Sound speed in sea water is extremely sensitive to temperature. For example, a temperature difference of 0.5°C at an ambient water temperature of 6°C will yield an SV offset of 2 m/s!

There are, however, a few reasonable arguments for using a CTD for water column profiles:

  1. Oceanographic data: If you are collecting data for more than hydrography, you probably need a CTD. Remember, Conductivity, Temperature, and Pressure (Depth) are the parameters that form the foundation from which a long list of characteristics can be calculated. CTD is the basis for all TEOS10 equations.
  2. Continuity: With CTDs having been the best tool for sound velocity measurement for decades before TOF SV instrumentation came along in 1995, continuing to use CTDs allows data to merge with decades of historical data.
  3. Backscatter data: Accurate salinity calculation is required to determine absorption coefficients. Salinity is most often calculated from CTD measurements.

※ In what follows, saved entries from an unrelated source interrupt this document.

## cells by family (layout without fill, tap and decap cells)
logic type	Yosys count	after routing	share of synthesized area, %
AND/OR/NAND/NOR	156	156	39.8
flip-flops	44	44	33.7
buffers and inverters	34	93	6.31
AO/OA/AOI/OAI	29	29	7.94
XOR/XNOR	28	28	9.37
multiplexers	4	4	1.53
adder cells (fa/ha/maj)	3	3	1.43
### config.mk
export PLATFORM = sky130hd
export DESIGN_NAME = led_status_ctrl
export DESIGN_NICKNAME = d
export VERILOG_FILES = /design/src/rtl/led_status_ctrl.sv
export SDC_FILE = /design/constraint.sdc
export NUM_CORES = 1
export LEC_CHECK = 0
export ABC_AREA = 1
export BUFFER_PORTS_ARGS = -buffer_cell sky130_fd_sc_hd__buf_2
export CORE_MARGIN = 2
export CORE_UTILIZATION = 39
export DETAILED_ROUTE_END_ITERATION = 10
export PLACE_DENSITY = 0.59
export SETUP_SLACK_MARGIN = 0.02
export SYNTH_ARGS = -nofsm -noshare
export SYNTH_HDL_FRONTEND = slang
export SYNTH_SLANG_ARGS = --single-unit
### constraint.sdc
create_clock -name sys_clk -period 4.6 [get_ports sys_clk]
set_clock_uncertainty 0.15 [all_clocks]
set_input_delay 0.23 -clock sys_clk [delete_from_list [all_inputs] [get_ports sys_clk]]
set_output_delay 0.23 -clock sys_clk [all_outputs]
set_load 0.02 [all_outputs]
<file path="src/rtl/router_pkg.sv">
// Shared constants and helpers for the N-channel VOQ router.
// Statistics counters exist only when ROUTER_STATS_EN is defined.
package router_pkg;

    localparam int unsigned DEF_N_CH       = 32'd4;
    localparam int unsigned DEF_DATA_W     = 32'd8;
    localparam int unsigned DEF_FIFO_DEPTH = 32'd4;
    localparam int unsigned DEF_CNT_W      = 32'd16;

    function automatic int unsigned addr_w(input int unsigned n_ch);
        return (n_ch < 32'd2) ? 32'd1 : $clog2(n_ch);
    endfunction

    function automatic int unsigned pkt_w(input int unsigned n_ch, input int unsigned data_w);
        return addr_w(n_ch) + data_w;
    endfunction

    // Saturating increment of a w-bit value carried in a 64-bit container.
    function automatic logic [63:0] sat_inc(input logic [63:0] v, input int unsigned w);
        logic [63:0] max_v;
        max_v = (w >= 32'd64) ? {64{1'b1}} : ((64'd1 << w) - 64'd1);
        if (v >= max_v) begin
            return max_v;
        end else begin
            return v + 64'd1;
        end
    endfunction

endpackage

</file>
<file path="src/rtl/router_chan_fifo.sv">
// Single-channel FIFO with explicit pointer wrap and occupancy counter.
// Head payload reads as zero while the FIFO is empty.
module router_chan_fifo #(
    parameter int unsigned DATA_W     = 32'd8,
    parameter int unsigned FIFO_DEPTH = 32'd4
) (
    input  logic              clk_i,
    input  logic              rst_ni,
    input  logic              push_i,
    input  logic [DATA_W-1:0] data_i,
    input  logic              pop_i,
    output logic              full_o,
    output logic              empty_o,
    output logic [DATA_W-1:0] head_o
);

    localparam int unsigned PTR_W = $clog2(FIFO_DEPTH);
    localparam int unsigned OCC_W = $clog2(FIFO_DEPTH + 32'd1);

    logic [DATA_W-1:0] mem_q [FIFO_DEPTH];
    logic [DATA_W-1:0] mem_d [FIFO_DEPTH];
    logic [PTR_W-1:0]  wr_ptr_q, wr_ptr_d, rd_ptr_q, rd_ptr_d;
    logic [OCC_W-1:0]  cnt_q, cnt_d;
    logic              push_s, pop_s;

    assign full_o  = (cnt_q == OCC_W'(FIFO_DEPTH));
    assign empty_o = (cnt_q == '0);
    assign push_s  = push_i & ~full_o;
    assign pop_s   = pop_i & ~empty_o;

    always_comb begin
        mem_d    = mem_q;
        wr_ptr_d = wr_ptr_q;
        rd_ptr_d = rd_ptr_q;
        if (push_s) begin
            mem_d[wr_ptr_q] = data_i;
            wr_ptr_d = (wr_ptr_q == PTR_W'(FIFO_DEPTH - 32'd1)) ? '0 : wr_ptr_q + PTR_W'(1);
        end else begin
            wr_ptr_d = wr_ptr_q;
        end
        if (pop_s) begin
            rd_ptr_d = (rd_ptr_q == PTR_W'(FIFO_DEPTH - 32'd1)) ? '0 : rd_ptr_q + PTR_W'(1);
        end else begin
            rd_ptr_d = rd_ptr_q;
        end
        case ({push_s, pop_s})
            2'b10:   cnt_d = cnt_q + OCC_W'(1);
            2'b01:   cnt_d = cnt_q - OCC_W'(1);
            default: cnt_d = cnt_q;
        endcase
        if (empty_o) begin
            head_o = '0;
        end else begin
            head_o = mem_q[rd_ptr_q];
        end
    end

    always_ff @(posedge clk_i or negedge rst_ni) begin
        if (!rst_ni) begin
            wr_ptr_q <= '0;
            rd_ptr_q <= '0;
            cnt_q    <= '0;
        end else begin
            wr_ptr_q <= wr_ptr_d;
            rd_ptr_q <= rd_ptr_d;
            cnt_q    <= cnt_d;
        end
    end

    // Storage is never read while empty, so it needs no reset.
    always_ff @(posedge clk_i) begin
        mem_q <= mem_d;
    end

endmodule

</file>
<file path="src/rtl/router_nch_voq.sv">
// 1-to-N packet router with one output queue per channel; out-of-range addresses are dropped.
// Optional statistics ports are enabled with ROUTER_STATS_EN.
module router_nch_voq
    import router_pkg::*;
#(
    parameter  int unsigned N_CH       = DEF_N_CH,
    parameter  int unsigned DATA_W     = DEF_DATA_W,
    parameter  int unsigned FIFO_DEPTH = DEF_FIFO_DEPTH,
`ifdef ROUTER_STATS_EN
    parameter  int unsigned CNT_W      = DEF_CNT_W,
`endif
    localparam int unsigned ADDR_W     = addr_w(N_CH),
    localparam int unsigned PKT_W      = pkt_w(N_CH, DATA_W)
) (
    input  logic                        clk_i,
    input  logic                        rst_ni,
    input  logic                        valid_i,
    input  logic [PKT_W-1:0]            data_i,
    output logic                        ready_o,
    output logic                        drop_o,
    output logic [N_CH-1:0]             valid_o,
    output logic [N_CH-1:0][DATA_W-1:0] data_o,
`ifdef ROUTER_STATS_EN
    output logic [N_CH-1:0][CNT_W-1:0]  pkt_cnt_o,
    output logic [CNT_W-1:0]            drop_cnt_o,
`endif
    input  logic [N_CH-1:0]             ready_i
);

    localparam int unsigned N_SLOT = 32'd1 << ADDR_W;
    localparam logic [ADDR_W:0] N_CH_L = (ADDR_W + 1)'(N_CH);

    logic [ADDR_W-1:0] dest_s;
    logic              valid_dest_s;
    logic [N_CH-1:0]   full_s, empty_s, push_s, pop_s;
    logic [N_SLOT-1:0] full_ext_s;
    logic              drop_q, drop_d;

    // Address decode, sink-and-drop readiness and per-channel push/pop strobes.
    always_comb begin
        dest_s       = data_i[PKT_W-1 -: ADDR_W];
        valid_dest_s = ({1'b0, dest_s} < N_CH_L);
        full_ext_s   = N_SLOT'(full_s);
        if (valid_dest_s) begin
            ready_o = ~full_ext_s[dest_s];
        end else begin
            ready_o = 1'b1;
        end
        for (int c = 0; c < int'(N_CH); c++) begin
            push_s[c] = valid_i & ready_o & valid_dest_s & (dest_s == ADDR_W'(c));
            pop_s[c]  = ~empty_s[c] & ready_i[c];
        end
        drop_d = valid_i & ~valid_dest_s;
    end

    assign valid_o = ~empty_s;
    assign drop_o  = drop_q;

    for (genvar g = 0; g < int'(N_CH); g++) begin : g_chan
        router_chan_fifo #(
            .DATA_W     (DATA_W),
            .FIFO_DEPTH (FIFO_DEPTH)
        ) u_fifo (
            .clk_i   (clk_i),
            .rst_ni  (rst_ni),
            .push_i  (push_s[g]),
            .data_i  (data_i[DATA_W-1:0]),
            .pop_i   (pop_s[g]),
            .full_o  (full_s[g]),
            .empty_o (empty_s[g]),
            .head_o  (data_o[g])
        );
    end

    always_ff @(posedge clk_i or negedge rst_ni) begin
        if (!rst_ni) begin
            drop_q <= 1'b0;
        end else begin
            drop_q <= drop_d;
        end
    end

`ifdef ROUTER_STATS_EN
    logic [N_CH-1:0][CNT_W-1:0] pkt_cnt_q, pkt_cnt_d;
    logic [CNT_W-1:0]           drop_cnt_q, drop_cnt_d;

    // Saturating pop and drop counters.
    always_comb begin
        for (int c = 0; c < int'(N_CH); c++) begin
            if (pop_s[c]) begin
                pkt_cnt_d[c] = CNT_W'(sat_inc(64'(pkt_cnt_q[c]), CNT_W));
            end else begin
                pkt_cnt_d[c] = pkt_cnt_q[c];
            end
        end
        if (drop_d) begin
            drop_cnt_d = CNT_W'(sat_inc(64'(drop_cnt_q), CNT_W));
        end else begin
            drop_cnt_d = drop_cnt_q;
        end
    end

    always_ff @(posedge clk_i or negedge rst_ni) begin
        if (!rst_ni) begin
            pkt_cnt_q  <= '0;
            drop_cnt_q <= '0;
        end else begin
            pkt_cnt_q  <= pkt_cnt_d;
            drop_cnt_q <= drop_cnt_d;
        end
    end

    assign pkt_cnt_o  = pkt_cnt_q;
    assign drop_cnt_o = drop_cnt_q;
`endif

endmodule

</file>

There is one small yet important fact I have not mentioned: We’re not in the ’90s anymore!

Profilers equipped with both CTD and TOF Sound Velocity sensors have been on the market for years now and they become more compact and easier to use with every generation. So even if you do need CTD data for scientific applications or historical continuity, it doesn’t have to be at the expense of hydrographic performance. Use a combined CTD-SV instrument and satisfy all requirements.


Minos•X combined CTD&SVP is known for its rugged performance and ease of use.

1 Chen, C-T, and Millero, F.J. [1977]. Speed of sound in seawater at high pressures. The Journal of the Acoustical Society of America Vol. 62, No. 5, pp. 1129-1135.

2 Bilaniuk, N. and Wong, G. S. K. [1993]. Speed of sound in pure water as a function of temperature. The Journal of the Acoustical Society of America Vol. 93, No. 3, pp. 1609-1612.